By Phil Jensen
Monday, May 19th, 2014 at 4:41 pm in Uncategorized.
Dear Members of the SRVHS Community,
My name is Frank Borghi, and I am writing in regard to the SRVHS Men’s VarsityBasketball coaching position. I have been a resident of San Ramon for over eight years, a teacher for the past ten years, and a varsity basketball coach for three. In that time, I have always tried to predicate my actions based on what is best for students. I will continue to follow that principle now and for the duration of my career.
On May 9th, after three interviews with Ruth Steele, Adam Gelb, and John Raynor, I was offered the position of varsity coach, and I graciously accepted the job. The school staff was tasked with one objective – to hire, in their professional opinion, the best candidate. As you might agree, no person was more qualified to help make that decision than John Raynor, who has given 27 years of service towards creating and cultivating the current basketball program. Based on his experience with kids and more specifically basketball, he made a decision that would give current, as well as future players, the best possible experience as a member of the basketball program at SRVHS. The hiring panel made a unanimous decision based on the best interest of students.

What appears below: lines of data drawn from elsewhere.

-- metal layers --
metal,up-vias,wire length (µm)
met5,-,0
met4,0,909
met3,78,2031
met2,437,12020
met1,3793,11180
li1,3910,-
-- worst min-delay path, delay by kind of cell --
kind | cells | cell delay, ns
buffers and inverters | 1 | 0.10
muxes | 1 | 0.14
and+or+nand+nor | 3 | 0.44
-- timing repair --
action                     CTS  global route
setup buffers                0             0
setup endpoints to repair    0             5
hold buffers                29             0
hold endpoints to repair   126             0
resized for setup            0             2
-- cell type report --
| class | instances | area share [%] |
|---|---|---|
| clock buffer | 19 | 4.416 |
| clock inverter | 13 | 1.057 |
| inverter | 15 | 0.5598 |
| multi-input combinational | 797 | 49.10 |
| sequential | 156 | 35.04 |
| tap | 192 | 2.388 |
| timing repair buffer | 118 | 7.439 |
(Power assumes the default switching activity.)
### src/rtl/erf_pkg.sv
package erf_pkg;

  // Record framing constants
  localparam logic [5:0]  MaxPayload  = 6'd43;
  localparam logic [15:0] HeaderExtra = 16'd17;
  localparam logic [15:0] CrcPoly     = 16'hA001;
  localparam logic [7:0]  MagicD      = 8'h44;
  localparam logic [7:0]  Magic0      = 8'h30;
  localparam logic [7:0]  StatusByte  = 8'h00;

  // Input action codes
  localparam logic ActHeader  = 1'b0;
  localparam logic ActPayload = 1'b1;

  // Register index of start_event_id
  localparam logic RegStartEventId = 1'b0;

  // Byte positions within the back-end sequence
  localparam logic [4:0] HdrLast  = 5'd14;
  localparam logic [4:0] HdrCrcLo = 5'd15;
  localparam logic [4:0] HdrCrcHi = 5'd16;
  localparam logic [4:0] PayData  = 5'd0;
  localparam logic [4:0] PayCrcLo = 5'd1;
  localparam logic [4:0] PayCrcHi = 5'd2;

  typedef enum logic [1:0] {
    CMD_HDR,
    CMD_PAY,
    CMD_OVR
  } cmd_kind_e;

  // One classified item, passed from front to back
  typedef struct packed {
    cmd_kind_e   kind;
    logic        fin;
    logic [5:0]  len;
    logic [7:0]  data;
    logic [31:0] ts;
    logic [31:0] eid;
    logic [15:0] etype;
  } cmd_t;

  // One result item
  typedef struct packed {
    logic [7:0] out_byte;
    logic       run_last;
    logic       record_end;
    logic       overrun;
  } res_t;

  // Front status, observed by the top level
  typedef struct packed {
    logic        in_record;
    logic [31:0] event_counter;
  } front_stat_t;

  // One byte of CRC-16/ARC, reflected
  function automatic logic [15:0] crc16_byte(input logic [15:0] crc, input logic [7:0] b);
    logic [15:0] c;
    c = crc ^ {8'h00, b};
    for (int i = 0; i < 8; i++) begin
      c = c[0] ? ((c >> 1) ^ CrcPoly) : (c >> 1);
    end
    return c;
  endfunction

endpackage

A meeting took place on Tuesday, May 13th, consisting of parents and students concerned about the school’s hiring decision. During this forum, words like “loyalty” and “tradition” were used frequently. Since I was not a part of the conversation, please allow me a moment to speak to these words. It became clear to me through this meeting that when a teacher/coach like John Raynor could be shouted down as a “traitor” and acting “disloyal”, and that without the support of the students, players, parents and boosters that I would not be given a chance to succeed. It was in that moment, when that line was crossed, that I felt it was in the best interest of SRVHS that I withdraw my candidacy. I would like to think that a man that has devoted his life towards teaching/coaching your sons and daughters, having sacrificed for this community for decades, and having led this program to unprecedented success that he would be granted some modicum of trust. This clearly was not the case. Wouldn’t “loyalty” demand that an individual who has devoted his life towards educating and coaching your sons and daughters; who has sacrificed for this community for decades, and who has led this program to unprecedented success be granted some modicum of respect and trust? Yet, for whatever reasons, this “loyalty” was not granted Coach Raynor in this moment. I’m hopeful that the intention of this parent community was not to disrespect their beloved coach of 27 years, as I’m sure that some of you may have already reached out to apologize to John Raynor.
I want to be very clear, the questioning of authority is one of the fundamental rights of our democracy. But, as a teacher, I also see a rising tide of lack of respect by students and their parents for those that have been placed in positions of leadership. Parents, teachers and administrators should be working together on behalf of the students to educate them about accountability, as well as to teach them how to respectfully disagree with others. It is my sincere hope that, in writing this letter, those who would so quickly abandon the hard work and dedication of an individual like Coach Raynor will reevaluate their words and actions in the future. The process of public education cannot be successful if district appointed administrators, teachers and coaches who have demonstrated care and concern are immediately abandoned in a moment of, what appears to be, personal expediency. Time and time again, I see this rising tide of disrespect resulting in the exodus of some talented people from public education. People like Coach Raynor.